Establishment of Human Cellular Disease Models for Wilson Disease

Wilson disease (WD) is caused by a defective gene for a copper-transporting protein that regulates cellular copper homeostasis in all major organs. Copper is an essential metal ion that is required for physiological cell functions (e.g. numerous enzymes require copper as a co-factor). It often occurs in people without a known family history of the condition.

The condition affects females and males likewise. Wilson disease occurs in approximately 1 out of every 30,000 births and belongs to the class of rare diseases. Because this is an inherited disorder, risks include a family history of Wilson disease.

Symptoms most often appear during adolescence or early adulthood. Symptoms may include:

increased thickness of the interventricular septum and left ventricular posterior wall supraventricular tachycardias tremors in hands, legs, head repetitive muscle contractions (dystonia) renal stones renal failure psychiatric symptoms (e.g. depression) liver disease

Therapeutic approaches include the drug Penicillamine, which binds to accumulated copper and eliminate it through urine. However, its use is controversy, since it is associated with an extended range of adverse effects and patients with neurologic manifestations deteriorated throughout the use of Penicillamine. Another strategy is the use of zinc salts that function via a detoxification effect of the stored copper ions. Recent studies suggested that zinc salts are effective in presymptomatic Wilson disease, but are problematic in hepatic Wilson disease and not suitable as a monotherapy.
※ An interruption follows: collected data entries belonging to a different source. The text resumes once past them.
$ cat src/hw/rtl/cft_ctrl.sv
// Sequencer for the complementary tilt filter: handshakes and datapath commands.
// Depends on cft_pkg.

module cft_ctrl #(
   parameter int CORDIC_STEPS = 16
) (
   input  logic                clock,
   input  logic                reset,
   input  logic                req_valid,
   output logic                req_ready,
   output logic                rsp_valid,
   input  logic                rsp_ready,
   output cft_pkg::dp_cmd_type cmd
);

   localparam logic [cft_pkg::CNT_W-1:0] CR_LAST = cft_pkg::CNT_W'(CORDIC_STEPS - 1);

   cft_pkg::ctl_state_type state_ff, state_in;
   logic [cft_pkg::CNT_W-1:0] cnt_ff, cnt_in;
   logic rsp_valid_ff, rsp_valid_in;

   always_ff @(posedge clock) begin
      if (reset) begin
         state_ff     <= cft_pkg::ST_IDLE;
         cnt_ff       <= '0;
         rsp_valid_ff <= 1'b0;
      end else begin
         state_ff     <= state_in;
         cnt_ff       <= cnt_in;
         rsp_valid_ff <= rsp_valid_in;
      end
   end

   always_comb begin
      state_in     = state_ff;
      cnt_in       = '0;
      rsp_valid_in = rsp_valid_ff && !rsp_ready;
      req_ready    = 1'b0;
      cmd.op       = cft_pkg::OP_NONE;
      cmd.step     = cnt_ff[cft_pkg::STEP_W-1:0];
      unique case (state_ff)
         cft_pkg::ST_IDLE: begin
            req_ready = 1'b1;
            if (req_valid) begin
               cmd.op   = cft_pkg::OP_LOAD;
               state_in = cft_pkg::ST_MUL_A;
            end
         end
         cft_pkg::ST_MUL_A: begin
            cmd.op   = cft_pkg::OP_MUL_A;
            state_in = cft_pkg::ST_MUL_B;
         end
         cft_pkg::ST_MUL_B: begin
            cmd.op   = cft_pkg::OP_MUL_B;
            state_in = cft_pkg::ST_MUL_C;
         end
         cft_pkg::ST_MUL_C: begin
            cmd.op   = cft_pkg::OP_MUL_C;
            state_in = cft_pkg::ST_MUL_D;
         end
         cft_pkg::ST_MUL_D: begin
            cmd.op   = cft_pkg::OP_MUL_D;
            state_in = cft_pkg::ST_DIV_PREP;
         end
         cft_pkg::ST_DIV_PREP: begin
            cmd.op   = cft_pkg::OP_DIV_PREP;
            state_in = cft_pkg::ST_DIV;
         end
         cft_pkg::ST_DIV: begin
            cmd.op = cft_pkg::OP_DIV_STEP;
            if (cnt_ff == cft_pkg::DIV_LAST) begin
               state_in = cft_pkg::ST_ADD_GYRO;
            end else begin
               cnt_in = cnt_ff + 1'b1;
            end
         end
         cft_pkg::ST_ADD_GYRO: begin
            cmd.op   = cft_pkg::OP_ADD_GYRO;
            state_in = cft_pkg::ST_SQ_Y;
         end
         cft_pkg::ST_SQ_Y: begin
            cmd.op   = cft_pkg::OP_SQ_Y;
            state_in = cft_pkg::ST_SQ_Z;
         end
         cft_pkg::ST_SQ_Z: begin
            cmd.op   = cft_pkg::OP_SQ_Z;
            state_in = cft_pkg::ST_SQRT;
         end
         cft_pkg::ST_SQRT: begin
            cmd.op = cft_pkg::OP_SQRT_STEP;
            if (cnt_ff == cft_pkg::SQRT_LAST) begin
               state_in = cft_pkg::ST_CR_LOAD;
            end else begin
               cnt_in = cnt_ff + 1'b1;
            end
         end
         cft_pkg::ST_CR_LOAD: begin
            cmd.op   = cft_pkg::OP_CR_LOAD;
            state_in = cft_pkg::ST_CR_RUN;
         end
         cft_pkg::ST_CR_RUN: begin
            cmd.op = cft_pkg::OP_CORDIC_STEP;
            if (cnt_ff == CR_LAST) begin
               state_in = cft_pkg::ST_CR_SAVE;
            end else begin
               cnt_in = cnt_ff + 1'b1;
            end
         end
         cft_pkg::ST_CR_SAVE: begin
            cmd.op   = cft_pkg::OP_CR_SAVE;
            state_in = cft_pkg::ST_CP_LOAD;
         end
         cft_pkg::ST_CP_LOAD: begin
            cmd.op   = cft_pkg::OP_CP_LOAD;
            state_in = cft_pkg::ST_CP_RUN;
         end
         cft_pkg::ST_CP_RUN: begin
            cmd.op = cft_pkg::OP_CORDIC_STEP;
            if (cnt_ff == CR_LAST) begin
               state_in = cft_pkg::ST_CP_SAVE;
            end else begin
               cnt_in = cnt_ff + 1'b1;
            end
         end
         cft_pkg::ST_CP_SAVE: begin
            cmd.op   = cft_pkg::OP_CP_SAVE;
            state_in = cft_pkg::ST_BR_MUL;
         end
         cft_pkg::ST_BR_MUL: begin
            cmd.op   = cft_pkg::OP_BR_MUL;
            state_in = cft_pkg::ST_BR_FIN;
         end
         cft_pkg::ST_BR_FIN: begin
            cmd.op   = cft_pkg::OP_BR_FIN;
            state_in = cft_pkg::ST_BP_MUL;
         end
         cft_pkg::ST_BP_MUL: begin
            cmd.op   = cft_pkg::OP_BP_MUL;
            state_in = cft_pkg::ST_BP_FIN;
         end
         cft_pkg::ST_BP_FIN: begin
            cmd.op   = cft_pkg::OP_BP_FIN;
            state_in = cft_pkg::ST_FINISH;
         end
         cft_pkg::ST_FINISH: begin
            if (!rsp_valid_ff || rsp_ready) begin
               cmd.op       = cft_pkg::OP_OUT_LOAD;
               rsp_valid_in = 1'b1;
               state_in     = cft_pkg::ST_IDLE;
            end
         end
         default: begin
            state_in = cft_pkg::ST_IDLE;
         end
      endcase
   end

   assign rsp_valid = rsp_valid_ff;

endmodule

$ cat config.mk
export PLATFORM = sky130hd
export DESIGN_NAME = cft_ctrl
export DESIGN_NICKNAME = d
export VERILOG_FILES = /design/src/hw/rtl/cft_pkg.sv /design/src/hw/rtl/cft_ctrl.sv
export SDC_FILE = /design/constraint.sdc
export NUM_CORES = 1
export LEC_CHECK = 0
export ABC_AREA = 0
export BUFFER_PORTS_ARGS = -buffer_cell sky130_fd_sc_hd__buf_2
export CAP_MARGIN = 25
export CORE_MARGIN = 10
export CORE_UTILIZATION = 30
export DETAILED_ROUTE_END_ITERATION = 7
export PLACE_DENSITY = 0.46
export SYNTH_ARGS = -nofsm -noshare
export SYNTH_HDL_FRONTEND = slang
export SYNTH_SLANG_ARGS = --single-unit
$ cat constraint.sdc
create_clock -name clock -period 4.65 [get_ports clock]
set_input_delay 0.6975 -clock clock [delete_from_list [all_inputs] [get_ports clock]]
set_output_delay 0.6975 -clock clock [all_outputs]
set_load 0.02 [all_outputs]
In Wilson disease, the mutations of the hepatic copper transport ATP7B lead to a defective accumulation of copper in the cells. In addition to this primary pathological process, certain allelic variants (mutations in the protein-coding DNA region) are associated with the formation of a protein folding defect, often associated with considerable endoplasmic reticulum (ER) stress, which exposes the cell to a stress that leads to inflammatory reactions and in the worst case can lead to apoptotic cell death with the consequence of functional organ confinement, devastating disorders of whole organ systems and formation of tumors. Thus, ER stress can be involved in a substantial part of the clinical picture of the disease and support the progressive character of the disease. ER stress-associated protein mutants are generally able to re-spond to certain low-molecular-weight substances affecting cellular proteostasis. i.e. that the malignant influence of the misfolded protein on cellular physiology is mitigated or corrected.
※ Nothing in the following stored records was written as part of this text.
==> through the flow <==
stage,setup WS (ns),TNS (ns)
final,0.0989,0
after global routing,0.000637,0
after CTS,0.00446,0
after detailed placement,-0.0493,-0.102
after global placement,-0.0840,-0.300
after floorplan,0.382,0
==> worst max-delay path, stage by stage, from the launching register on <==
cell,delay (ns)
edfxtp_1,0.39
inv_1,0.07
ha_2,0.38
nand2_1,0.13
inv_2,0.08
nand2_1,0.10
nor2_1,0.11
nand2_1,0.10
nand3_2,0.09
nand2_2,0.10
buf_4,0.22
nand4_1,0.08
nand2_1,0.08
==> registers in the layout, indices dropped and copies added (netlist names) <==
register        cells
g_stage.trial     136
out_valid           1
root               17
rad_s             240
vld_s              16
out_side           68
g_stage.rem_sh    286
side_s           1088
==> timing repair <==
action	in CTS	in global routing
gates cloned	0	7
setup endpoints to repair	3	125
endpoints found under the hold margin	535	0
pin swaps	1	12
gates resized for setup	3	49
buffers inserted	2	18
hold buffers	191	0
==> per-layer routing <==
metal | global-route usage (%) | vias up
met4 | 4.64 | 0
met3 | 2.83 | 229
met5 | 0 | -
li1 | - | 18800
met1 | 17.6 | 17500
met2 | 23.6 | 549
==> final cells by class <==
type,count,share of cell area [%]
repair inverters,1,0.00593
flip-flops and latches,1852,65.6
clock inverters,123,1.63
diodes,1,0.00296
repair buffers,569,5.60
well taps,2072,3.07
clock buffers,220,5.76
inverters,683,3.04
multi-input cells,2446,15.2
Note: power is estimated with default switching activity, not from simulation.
A newly developed molecular therapeutic approach involves Pharmacological Chaperone therapy suitable to overcome protein misfolding and ER stress. The concept is that active-site binding low molecular competitive inhibitors (Pharmacological Chaperones) are able to stabilize the misfolded protein, bypass early degradation pathways (such as the ubiquitin-proteasome-system) and enhance/re-establish protein function at the site of action within the cell. These drugs are typically orally available, can reach even difficult to target organs (e.g. central nervous system) and are able to correct the pathophysiology. In addition to this class of inhibitory Pharmacological Chaperones, non-inhibitory PCs are being developed, because the multi-functional ATP7B protein provides distinct sites for a putative ligand binding.

A second class of low-molecular-weight substances target other components of the proteostasis network, e.g. the heat shock proteins or the proteasome as mediators to handle abnormally accumulated proteins within the ER.

Among the amenable protein folding diseases, the investigators investigated a few lysosomal storage dis-eases like Fabry, Gaucher and Pompe disease within recent years. A proof-of-concept study revealed Wilson disease as another pathology that can be addressed via this molecular therapeutic approach.

Therefore it is the goal of the study to prepare a cell culture from patients affected with Wil-son´s disease in order to identify novel pathways and proteins involved in disease progression that allow for an earlier diagnosis (i.e. before symptom onset) and that are suitable targets for an individualized therapeutic approach able to address not only the hepatic form, but also the neurologic form of the disease, which is less responsive to the current therapeutic approaches.